● The task
Each line of the listing below that includes "with" should be reported.

== Supplied entries

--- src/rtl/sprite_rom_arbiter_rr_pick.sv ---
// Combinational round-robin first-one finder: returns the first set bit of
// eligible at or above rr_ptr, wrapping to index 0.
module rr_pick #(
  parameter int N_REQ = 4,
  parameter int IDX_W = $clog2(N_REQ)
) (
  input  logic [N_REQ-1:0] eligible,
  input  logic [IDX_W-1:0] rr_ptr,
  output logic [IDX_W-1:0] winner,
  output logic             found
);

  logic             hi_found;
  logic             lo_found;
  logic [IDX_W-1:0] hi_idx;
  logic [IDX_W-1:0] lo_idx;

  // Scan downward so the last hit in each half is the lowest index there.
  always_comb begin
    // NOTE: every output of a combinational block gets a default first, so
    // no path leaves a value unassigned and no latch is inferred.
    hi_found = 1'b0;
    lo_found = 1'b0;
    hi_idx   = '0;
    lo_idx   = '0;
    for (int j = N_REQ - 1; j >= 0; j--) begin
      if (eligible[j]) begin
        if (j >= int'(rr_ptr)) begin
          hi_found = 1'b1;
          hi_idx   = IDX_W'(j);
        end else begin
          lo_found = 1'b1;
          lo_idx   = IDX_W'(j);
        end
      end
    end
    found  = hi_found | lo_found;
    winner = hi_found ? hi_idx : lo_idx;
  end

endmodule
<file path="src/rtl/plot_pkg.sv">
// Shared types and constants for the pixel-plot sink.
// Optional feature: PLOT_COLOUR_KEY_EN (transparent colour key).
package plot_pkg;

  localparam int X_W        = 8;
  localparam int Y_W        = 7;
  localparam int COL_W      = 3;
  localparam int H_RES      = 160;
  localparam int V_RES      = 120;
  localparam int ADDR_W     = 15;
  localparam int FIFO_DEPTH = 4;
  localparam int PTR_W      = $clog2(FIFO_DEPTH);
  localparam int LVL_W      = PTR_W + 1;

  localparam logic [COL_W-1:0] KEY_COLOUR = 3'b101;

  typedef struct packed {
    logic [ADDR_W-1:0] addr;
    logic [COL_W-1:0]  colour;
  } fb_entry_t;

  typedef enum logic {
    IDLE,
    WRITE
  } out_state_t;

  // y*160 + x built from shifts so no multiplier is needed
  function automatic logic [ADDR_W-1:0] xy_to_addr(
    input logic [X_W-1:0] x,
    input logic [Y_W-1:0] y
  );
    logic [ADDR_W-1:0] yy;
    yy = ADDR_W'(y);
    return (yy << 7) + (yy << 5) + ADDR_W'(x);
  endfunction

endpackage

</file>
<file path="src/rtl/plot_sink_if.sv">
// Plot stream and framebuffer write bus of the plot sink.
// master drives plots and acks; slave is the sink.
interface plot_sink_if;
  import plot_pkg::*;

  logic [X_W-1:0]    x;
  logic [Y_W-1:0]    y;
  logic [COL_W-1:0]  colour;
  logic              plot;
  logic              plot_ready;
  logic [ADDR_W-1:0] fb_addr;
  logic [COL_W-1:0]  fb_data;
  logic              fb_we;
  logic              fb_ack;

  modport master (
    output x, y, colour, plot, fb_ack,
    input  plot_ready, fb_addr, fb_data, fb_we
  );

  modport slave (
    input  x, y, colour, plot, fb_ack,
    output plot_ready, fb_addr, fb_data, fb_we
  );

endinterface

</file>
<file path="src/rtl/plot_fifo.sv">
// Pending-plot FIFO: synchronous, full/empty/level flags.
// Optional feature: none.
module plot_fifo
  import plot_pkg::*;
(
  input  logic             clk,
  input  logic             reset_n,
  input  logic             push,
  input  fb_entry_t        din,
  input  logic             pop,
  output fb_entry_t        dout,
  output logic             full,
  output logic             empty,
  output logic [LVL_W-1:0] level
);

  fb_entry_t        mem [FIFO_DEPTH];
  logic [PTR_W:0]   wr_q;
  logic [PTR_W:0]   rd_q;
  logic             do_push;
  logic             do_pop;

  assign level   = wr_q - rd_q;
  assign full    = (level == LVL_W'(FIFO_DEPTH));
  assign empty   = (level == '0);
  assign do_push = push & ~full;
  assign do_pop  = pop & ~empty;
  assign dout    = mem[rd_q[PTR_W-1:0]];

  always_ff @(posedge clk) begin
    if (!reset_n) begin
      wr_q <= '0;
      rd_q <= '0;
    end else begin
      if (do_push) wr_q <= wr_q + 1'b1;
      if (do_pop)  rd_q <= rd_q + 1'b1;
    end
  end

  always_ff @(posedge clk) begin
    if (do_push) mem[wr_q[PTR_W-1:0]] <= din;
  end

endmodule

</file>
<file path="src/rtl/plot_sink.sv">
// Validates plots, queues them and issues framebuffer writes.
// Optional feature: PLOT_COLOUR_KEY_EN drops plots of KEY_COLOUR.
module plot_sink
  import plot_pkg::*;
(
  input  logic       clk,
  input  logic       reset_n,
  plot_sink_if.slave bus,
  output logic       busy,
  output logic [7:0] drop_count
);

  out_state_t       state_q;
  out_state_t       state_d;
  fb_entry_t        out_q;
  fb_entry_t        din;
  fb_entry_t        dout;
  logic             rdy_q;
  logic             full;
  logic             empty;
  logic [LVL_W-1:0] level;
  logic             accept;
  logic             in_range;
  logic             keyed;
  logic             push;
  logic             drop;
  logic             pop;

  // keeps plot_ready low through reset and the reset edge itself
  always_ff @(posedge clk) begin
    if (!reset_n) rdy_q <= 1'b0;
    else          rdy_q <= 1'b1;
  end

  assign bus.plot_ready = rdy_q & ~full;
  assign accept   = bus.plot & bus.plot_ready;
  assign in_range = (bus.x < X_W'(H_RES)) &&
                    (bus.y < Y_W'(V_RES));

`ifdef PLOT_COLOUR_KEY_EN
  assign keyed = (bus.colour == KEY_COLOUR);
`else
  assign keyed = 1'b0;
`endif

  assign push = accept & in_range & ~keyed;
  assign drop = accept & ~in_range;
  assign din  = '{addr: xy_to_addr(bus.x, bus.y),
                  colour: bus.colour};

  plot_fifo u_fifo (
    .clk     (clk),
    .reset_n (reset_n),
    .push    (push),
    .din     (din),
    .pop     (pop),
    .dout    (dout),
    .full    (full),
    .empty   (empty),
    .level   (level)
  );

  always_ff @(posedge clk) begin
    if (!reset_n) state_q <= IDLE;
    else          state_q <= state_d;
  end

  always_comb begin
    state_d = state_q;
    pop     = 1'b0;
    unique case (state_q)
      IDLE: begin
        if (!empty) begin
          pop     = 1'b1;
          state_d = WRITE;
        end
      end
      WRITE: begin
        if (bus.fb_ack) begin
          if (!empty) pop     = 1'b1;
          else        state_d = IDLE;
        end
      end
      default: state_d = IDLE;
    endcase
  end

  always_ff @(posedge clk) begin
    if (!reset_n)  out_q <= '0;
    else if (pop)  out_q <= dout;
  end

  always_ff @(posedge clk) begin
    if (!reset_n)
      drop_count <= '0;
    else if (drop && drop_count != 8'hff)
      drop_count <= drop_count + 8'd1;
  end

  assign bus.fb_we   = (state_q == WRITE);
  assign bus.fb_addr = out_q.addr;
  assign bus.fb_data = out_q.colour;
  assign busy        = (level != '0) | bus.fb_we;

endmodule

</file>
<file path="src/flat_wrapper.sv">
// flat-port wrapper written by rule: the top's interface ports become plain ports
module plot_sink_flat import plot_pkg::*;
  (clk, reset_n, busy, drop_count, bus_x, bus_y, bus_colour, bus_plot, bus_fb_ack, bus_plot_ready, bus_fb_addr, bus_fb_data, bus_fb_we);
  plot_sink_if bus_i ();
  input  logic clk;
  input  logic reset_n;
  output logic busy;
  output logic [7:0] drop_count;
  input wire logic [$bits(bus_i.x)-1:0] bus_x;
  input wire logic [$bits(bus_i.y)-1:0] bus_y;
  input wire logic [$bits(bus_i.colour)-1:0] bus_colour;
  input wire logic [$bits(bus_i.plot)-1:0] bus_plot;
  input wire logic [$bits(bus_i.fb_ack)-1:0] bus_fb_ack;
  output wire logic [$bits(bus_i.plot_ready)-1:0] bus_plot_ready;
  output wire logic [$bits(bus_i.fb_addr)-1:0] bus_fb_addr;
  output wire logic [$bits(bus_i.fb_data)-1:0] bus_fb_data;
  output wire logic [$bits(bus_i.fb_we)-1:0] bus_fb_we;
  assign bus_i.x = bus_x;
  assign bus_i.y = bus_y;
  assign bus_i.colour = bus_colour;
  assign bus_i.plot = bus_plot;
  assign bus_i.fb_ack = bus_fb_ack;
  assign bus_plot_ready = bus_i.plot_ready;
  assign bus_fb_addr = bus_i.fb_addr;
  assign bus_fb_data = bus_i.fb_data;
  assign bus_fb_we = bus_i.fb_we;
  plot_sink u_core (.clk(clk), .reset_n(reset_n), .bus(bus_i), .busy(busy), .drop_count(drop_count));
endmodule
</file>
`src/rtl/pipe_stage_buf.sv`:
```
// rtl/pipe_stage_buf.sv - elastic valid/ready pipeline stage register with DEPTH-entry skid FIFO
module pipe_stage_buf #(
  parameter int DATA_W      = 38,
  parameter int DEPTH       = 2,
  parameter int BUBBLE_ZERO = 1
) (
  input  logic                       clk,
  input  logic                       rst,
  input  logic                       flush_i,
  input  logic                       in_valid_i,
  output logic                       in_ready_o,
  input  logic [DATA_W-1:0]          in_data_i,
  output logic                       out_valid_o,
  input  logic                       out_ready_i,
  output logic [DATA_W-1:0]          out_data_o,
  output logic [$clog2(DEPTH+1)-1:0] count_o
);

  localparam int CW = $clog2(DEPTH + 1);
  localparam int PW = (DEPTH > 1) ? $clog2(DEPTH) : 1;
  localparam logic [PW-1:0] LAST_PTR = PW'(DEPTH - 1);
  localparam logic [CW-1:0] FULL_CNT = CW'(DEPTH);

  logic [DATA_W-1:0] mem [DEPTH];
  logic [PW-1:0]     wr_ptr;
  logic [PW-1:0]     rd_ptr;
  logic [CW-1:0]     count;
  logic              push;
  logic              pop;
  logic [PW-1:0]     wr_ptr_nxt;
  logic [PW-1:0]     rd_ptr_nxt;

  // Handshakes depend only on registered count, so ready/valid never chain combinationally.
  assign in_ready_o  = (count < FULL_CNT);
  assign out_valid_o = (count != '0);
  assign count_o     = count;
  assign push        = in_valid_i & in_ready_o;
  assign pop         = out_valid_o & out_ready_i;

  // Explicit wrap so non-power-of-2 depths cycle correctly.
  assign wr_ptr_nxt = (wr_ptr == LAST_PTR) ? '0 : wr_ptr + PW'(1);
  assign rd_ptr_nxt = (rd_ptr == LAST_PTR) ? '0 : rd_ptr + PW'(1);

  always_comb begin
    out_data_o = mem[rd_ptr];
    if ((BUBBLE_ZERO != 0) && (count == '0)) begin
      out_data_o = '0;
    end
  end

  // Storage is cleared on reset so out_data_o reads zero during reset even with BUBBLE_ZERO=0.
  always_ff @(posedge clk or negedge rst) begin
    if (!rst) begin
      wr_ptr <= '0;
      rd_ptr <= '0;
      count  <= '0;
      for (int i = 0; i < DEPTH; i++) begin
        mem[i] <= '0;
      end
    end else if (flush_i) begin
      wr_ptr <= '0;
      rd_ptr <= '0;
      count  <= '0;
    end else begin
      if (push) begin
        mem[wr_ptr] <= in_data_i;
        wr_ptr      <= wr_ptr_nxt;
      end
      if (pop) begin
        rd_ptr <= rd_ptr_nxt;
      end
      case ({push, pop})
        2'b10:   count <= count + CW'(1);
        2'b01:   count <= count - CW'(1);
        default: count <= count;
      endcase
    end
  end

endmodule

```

====

● Answer area
// rtl/pipe_stage_buf.sv - elastic valid/ready pipeline stage register with DEPTH-entry skid FIFO
  // Storage is cleared on reset so out_data_o reads zero during reset even with BUBBLE_ZERO=0.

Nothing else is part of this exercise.